* Task statement
Everything from the top of the data below through the line with "module and_3in (i0, i1, i2, o);" should be duplicated exactly, and nothing past it.

BEGIN Data for review

<file path="/design/flow/design.v">
module and_gate (i0, i1, o);
    input   wire    i0, i1;    
    output  wire    o;
    assign  o = i0 & i1;
endmodule
module or_gate (i0, i1, o);
    input   wire    i0, i1; 
    output  wire    o;
    assign  o = i0 | i1;
endmodule
module not_gate (i, o);
	input  wire    i;	
	output wire    o;
	assign o = ~i;
endmodule
module xor_gate (i0, i1, o);
    input   wire    i0, i1;
    output  wire    o;
            wire    n0, n1;
            wire    i0n1, n0i1;
    not_gate NOT0 (.i(i0), .o(n0));
    not_gate NOT1 (.i(i1), .o(n1));
    and_gate AND0 (.i0(i0), .i1(n1), .o(i0n1));
    and_gate AND1 (.i0(n0), .i1(i1), .o(n0i1));
    or_gate OR (.i0(i0n1), .i1(n0i1), .o(o));
endmodule
module nand_gate (i0, i1, o);
    input   wire    i0, i1;    
    output  wire    o;
            wire    t;
    and_gate AND (.i0(i0), .i1(i1), .o(t));
    not_gate NOT (.i(t), .o(o));
endmodule
module and_3in (i0, i1, i2, o);
    input   wire    i0, i1, i2;
    output  wire    o;
    assign   o = i0 & i1 & i2;
endmodule
module and_4in (i0, i1, i2, i3, o);
    input   wire    i0, i1, i2, i3; 
    output  wire    o;
    assign  o = i0 & i1 & i2 & i3;
endmodule
module or_8in (i0, i1, i2, i3, i4, i5, i6, i7, o);
    input   wire    i0, i1, i2, i3, i4, i5, i6, i7;  
    output  wire    o;
    assign  o = i0 | i1 | i2 | i3 | i4 | i5 | i6 | i7;
endmodule
module mux_8to1 (i0, i1, i2, i3, i4, i5, i6, i7, s0, s1, s2, o);
    input   wire    i0, i1, i2, i3, i4, i5, i6, i7;
    input   wire    s0, s1, s2;
    output  wire    o;
            wire    n0, n1, n2;
            wire    m0, m1, m2, m3, m4, m5, m6, m7;
    not_gate NOT0 (.i(s0), .o(n0));
    not_gate NOT1 (.i(s1), .o(n1));
    not_gate NOT2 (.i(s2), .o(n2));
    and_4in AND0 (.i0(n0), .i1(n1), .i2(n2) , .i3(i0), .o(m0));
    and_4in AND1 (.i0(n0), .i1(n1), .i2(s2) , .i3(i1), .o(m1));
    and_4in AND2 (.i0(n0), .i1(s1), .i2(n2) , .i3(i2), .o(m2));
    and_4in AND3 (.i0(n0), .i1(s1), .i2(s2) , .i3(i3), .o(m3));
    and_4in AND4 (.i0(s0), .i1(n1), .i2(n2) , .i3(i4), .o(m4));
    and_4in AND5 (.i0(s0), .i1(n1), .i2(s2) , .i3(i5), .o(m5));
    and_4in AND6 (.i0(s0), .i1(s1), .i2(n2) , .i3(i6), .o(m6));
    and_4in AND7 (.i0(s0), .i1(s1), .i2(s2) , .i3(i7), .o(m7));
    or_8in OR (.i0(m0), .i1(m1), .i2(m2) , .i3(m3), .i4(m4), .i5(m5), .i6(m6) , .i7(m7), .o(o));
endmodule
module dec_3to8 (s0, s1, s2, o0, o1, o2, o3, o4, o5, o6, o7);
    input   wire    s0, s1, s2;
    output  wire    o0, o1, o2, o3, o4, o5, o6, o7;
            wire    n0, n1, n2;
    not_gate NOT0 (.i(s0), .o(n0));
    not_gate NOT1 (.i(s1), .o(n1));
    not_gate NOT2 (.i(s2), .o(n2));
    and_3in AND0 (.i0(n0), .i1(n1), .i2(n2) , .o(o0));
    and_3in AND1 (.i0(n0), .i1(n1), .i2(s2) , .o(o1));
    and_3in AND2 (.i0(n0), .i1(s1), .i2(n2) , .o(o2));
    and_3in AND3 (.i0(n0), .i1(s1), .i2(s2) , .o(o3));
    and_3in AND4 (.i0(s0), .i1(n1), .i2(n2) , .o(o4));
    and_3in AND5 (.i0(s0), .i1(n1), .i2(s2) , .o(o5));
    and_3in AND6 (.i0(s0), .i1(s1), .i2(n2) , .o(o6));
    and_3in AND7 (.i0(s0), .i1(s1), .i2(s2) , .o(o7));
endmodule
module f1_impl1(a, b, c, d, f1);
    input   wire    a, b, c, d;
    output  wire    f1;
            wire    not_a, not_b, not_d;
            wire    t0, t1, t2;
            wire    pi1, pi2, pi3;
    not_gate NOT0 (.i(b), .o(not_b));
    not_gate NOT1 (.i(d), .o(not_d));
    and_gate AND0 (.i0(not_b), .i1(not_d), .o(pi1));
    not_gate NOT2 (.i(a), .o(not_a));
    and_gate AND1 (.i0(not_a), .i1(b), .o(t0));
    and_gate AND2 (.i0(t0), .i1(c), .o(pi2));
    and_gate AND3 (.i0(a), .i1(c), .o(t1));
    and_gate AND4 (.i0(t1), .i1(d), .o(pi3)); 
    or_gate OR0 (.i0(pi1), .i1(pi2), .o(t2));
    or_gate OR1 (.i0(t2), .i1(pi3), .o(f1));  
endmodule
module f1_impl2(a, b, c, d, f1);
    input   wire    a, b, c, d;
    output  wire    f1;
            wire    not_a, not_b, not_d, a_or_not_b, not_a_and_b, not_a_or_not_c, a_and_c ;
            wire    pi1, pi2, pi3, not_pi1, not_pi2, not_pi3, pi1_or_pi2, not_pi1_and_not_pi2, pi1_or_pi2_or_pi3;
    nand_gate NAND0(.i0(b), .i1(b), .o(not_b));
    nand_gate NAND1(.i0(d), .i1(d), .o(not_d));
    nand_gate NAND2(.i0(not_b), .i1(not_d), .o(not_pi1));
    nand_gate NAND3(.i0(a), .i1(a), .o(not_a));
    nand_gate NAND4(.i0(not_a), .i1(b), .o(a_or_not_b));
    nand_gate NAND5(.i0(a_or_not_b), .i1(a_or_not_b), .o(not_a_and_b));
    nand_gate NAND6(.i0(not_a_and_b), .i1(c), .o(not_pi2));
    nand_gate NAND7(.i0(a), .i1(c), .o(not_a_or_not_c));
    nand_gate NAND8(.i0(not_a_or_not_c), .i1(not_a_or_not_c), .o(a_and_c));
    nand_gate NAND9(.i0(a_and_c), .i1(d), .o(not_pi3));
    nand_gate NAND10(.i0(not_pi1), .i1(not_pi2), .o(pi1_or_pi2));
    nand_gate NAND11(.i0(pi1_or_pi2), .i1(pi1_or_pi2), .o(not_pi1_and_not_pi2));
    nand_gate NAND12(.i0(not_pi1_and_not_pi2), .i1(not_pi3), .o(pi1_or_pi2_or_pi3));
    assign f1 = pi1_or_pi2_or_pi3;
endmodule
module f1_impl3(a, b, c, d, f1);
    input   wire    a, b, c, d;
    output  wire    f1;
            wire    not_d, d_and_not_d, d_or_not_d;
    not_gate NOT (.i(d), .o(not_d));
    and_gate AND (.i0(d), .i1(not_d), .o(d_and_not_d));  
    or_gate OR (.i0(d), .i1(not_d), .o(d_or_not_d));  
    mux_8to1 MUX (.i0(not_d), .i1(not_d), .i2(d_and_not_d), .i3(d_or_not_d), .i4(not_d), .i5(d_or_not_d), .i6(d_and_not_d), .i7(d), .s0(a), .s1(b), .s2(c), .o(f1));
endmodule
module f2_f3_impl (a, b, c, f2, f3);
    input   wire    a, b, c;
    output  wire    f2, f3;
            wire    m0, m1, m2, m3, m4, m5, m6, m7;
            wire    ab;
    dec_3to8 DEC (.s0(a), .s1(b), .s2(c), .o0(m0), .o1(m1), .o2(m2), .o3(m3), .o4(m4), .o5(m5), .o6(m6), .o7(m7)); 
    or_gate OR0 (.i0(m3), .i1(m5), .o(f2));  
    or_gate OR1 (.i0(m6), .i1(m7), .o(ab));    
    or_gate OR2 (.i0(m6), .i1(ab), .o(f3));   
endmodule
module ha_1bit(i0, i1, sum, carry);
    input   wire    i0, i1;
    output  wire    sum, carry;
    xor_gate XOR (.i0(i0), .i1(i1), .o(sum));
    and_gate AND (.i0(i0), .i1(i1), .o(carry));
endmodule
module fa_1bit(i0, i1, cin, cout, sum);
    input   wire    i0, i1, cin;
    output  wire    cout, sum;
            wire    s, c0, c1;
    ha_1bit OBHA0 (.i0(i0), .i1(i1), .sum(s), .carry(c0));
    ha_1bit OBHA1 (.i0(s), .i1(cin), .sum(sum), .carry(c1));
    or_gate OR (.i0(c0), .i1(c1), .o(cout));
endmodule
module fa_4bits (i0, i1, cin, cout, sum);
    input   wire    [3:0]   i0, i1;
    input   wire    cin;
    output  wire    [3:0]   sum;
    output  wire    cout;
            wire    cout0, cout1, cout2;
    fa_1bit OBFA0 (.i0(i0[0]), .i1(i1[0]), .cin(cin), .cout(cout0), .sum(sum[0]));
    fa_1bit OBFA1 (.i0(i0[1]), .i1(i1[1]), .cin(cout0), .cout(cout1), .sum(sum[1]));
    fa_1bit OBFA2 (.i0(i0[2]), .i1(i1[2]), .cin(cout1), .cout(cout2), .sum(sum[2]));
    fa_1bit OBFA3 (.i0(i0[3]), .i1(i1[3]), .cin(cout2), .cout(cout), .sum(sum[3]));
endmodule
module fa_8bits (i0, i1, cin, cout, sum);
    input   wire    [7:0]   i0, i1;
    input   wire    cin;
    output  wire    [7:0]   sum;
    output  wire    cout;
            wire    cout0, cout1, cout2, cout3, cout4, cout5, cout6;
    fa_1bit OBFA0 (.i0(i0[0]), .i1(i1[0]), .cin(cin), .cout(cout0), .sum(sum[0]));
    fa_1bit OBFA1 (.i0(i0[1]), .i1(i1[1]), .cin(cout0), .cout(cout1), .sum(sum[1]));
    fa_1bit OBFA2 (.i0(i0[2]), .i1(i1[2]), .cin(cout1), .cout(cout2), .sum(sum[2]));
    fa_1bit OBFA3 (.i0(i0[3]), .i1(i1[3]), .cin(cout2), .cout(cout3), .sum(sum[3]));
    fa_1bit OBFA4 (.i0(i0[4]), .i1(i1[4]), .cin(cout3), .cout(cout4), .sum(sum[4]));
    fa_1bit OBFA5 (.i0(i0[5]), .i1(i1[5]), .cin(cout4), .cout(cout5), .sum(sum[5]));
    fa_1bit OBFA6 (.i0(i0[6]), .i1(i1[6]), .cin(cout5), .cout(cout6), .sum(sum[6]));
    fa_1bit OBFA7 (.i0(i0[7]), .i1(i1[7]), .cin(cout6), .cout(cout), .sum(sum[7]));
endmodule
module add_subt_16bits (op0, op1, x, cout, result);
    input   wire    [15:0]  op0, op1;
    input   wire    x;
    output  wire    [15:0]  result;
    output  wire    cout;
            wire    c;
            wire    [15:0]  t;
    xor_gate XOR0 (.i0(op1[0]), .i1(x), .o(t[0]));
    xor_gate XOR1 (.i0(op1[1]), .i1(x), .o(t[1]));
    xor_gate XOR2 (.i0(op1[2]), .i1(x), .o(t[2]));
    xor_gate XOR3 (.i0(op1[3]), .i1(x), .o(t[3]));
    xor_gate XOR4 (.i0(op1[4]), .i1(x), .o(t[4]));
    xor_gate XOR5 (.i0(op1[5]), .i1(x), .o(t[5]));
    xor_gate XOR6 (.i0(op1[6]), .i1(x), .o(t[6]));
    xor_gate XOR7 (.i0(op1[7]), .i1(x), .o(t[7]));
    xor_gate XOR8 (.i0(op1[8]), .i1(x), .o(t[8]));
    xor_gate XOR9 (.i0(op1[9]), .i1(x), .o(t[9]));
    xor_gate XOR10 (.i0(op1[10]), .i1(x), .o(t[10]));
    xor_gate XOR11 (.i0(op1[11]), .i1(x), .o(t[11]));
    xor_gate XOR12 (.i0(op1[12]), .i1(x), .o(t[12]));
    xor_gate XOR13 (.i0(op1[13]), .i1(x), .o(t[13]));
    xor_gate XOR14 (.i0(op1[14]), .i1(x), .o(t[14]));
    xor_gate XOR15 (.i0(op1[15]), .i1(x), .o(t[15]));
    fa_8bits EBFA0 (.i0(op0[7:0]), .i1(t[7:0]), .cin(x), .cout(c), .sum(result[7:0]));
    fa_8bits EBFA1 (.i0(op0[15:8]), .i1(t[15:8]), .cin(c), .cout(cout), .sum(result[15:8]));      
endmodule
module b_minus_2a(a, b, cin, cout, o);
    input   wire    [15:0]  a,b;
    input   wire    cin;
    output  wire    [15:0]  o;
    output  wire    cout;
            wire    c1, c2, two_a;        
    not_gate NOT (.i(cin), .o(not_cin));
    and_gate AND (.i0(cin), .i1(not_cin), .o(cin_and_not_cin));  
    or_gate OR0 (.i0(cin), .i1(not_cin), .o(cin_or_not_cin));  
    add_subt_16bits OP1 (.op0(a), .op1(a), .x(cin_and_not_cin), .cout(c1), .result(two_a));
    add_subt_16bits OP2 (.op0(b), .op1(two_a), .x(cin_or_not_cin), .cout(c2), .result(o));   
    or_gate OR1 (.i0(c1), .i1(c2), .o(cout));
endmodule
</file>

END Data for review

* Response below
<file path="/design/flow/design.v">
module and_gate (i0, i1, o);
    input   wire    i0, i1;    
    output  wire    o;
    assign  o = i0 & i1;
endmodule
module or_gate (i0, i1, o);
    input   wire    i0, i1; 
    output  wire    o;
    assign  o = i0 | i1;
endmodule
module not_gate (i, o);
	input  wire    i;	
	output wire    o;
	assign o = ~i;
endmodule
module xor_gate (i0, i1, o);
    input   wire    i0, i1;
    output  wire    o;
            wire    n0, n1;
            wire    i0n1, n0i1;
    not_gate NOT0 (.i(i0), .o(n0));
    not_gate NOT1 (.i(i1), .o(n1));
    and_gate AND0 (.i0(i0), .i1(n1), .o(i0n1));
    and_gate AND1 (.i0(n0), .i1(i1), .o(n0i1));
    or_gate OR (.i0(i0n1), .i1(n0i1), .o(o));
endmodule
module nand_gate (i0, i1, o);
    input   wire    i0, i1;    
    output  wire    o;
            wire    t;
    and_gate AND (.i0(i0), .i1(i1), .o(t));
    not_gate NOT (.i(t), .o(o));
endmodule
module and_3in (i0, i1, i2, o);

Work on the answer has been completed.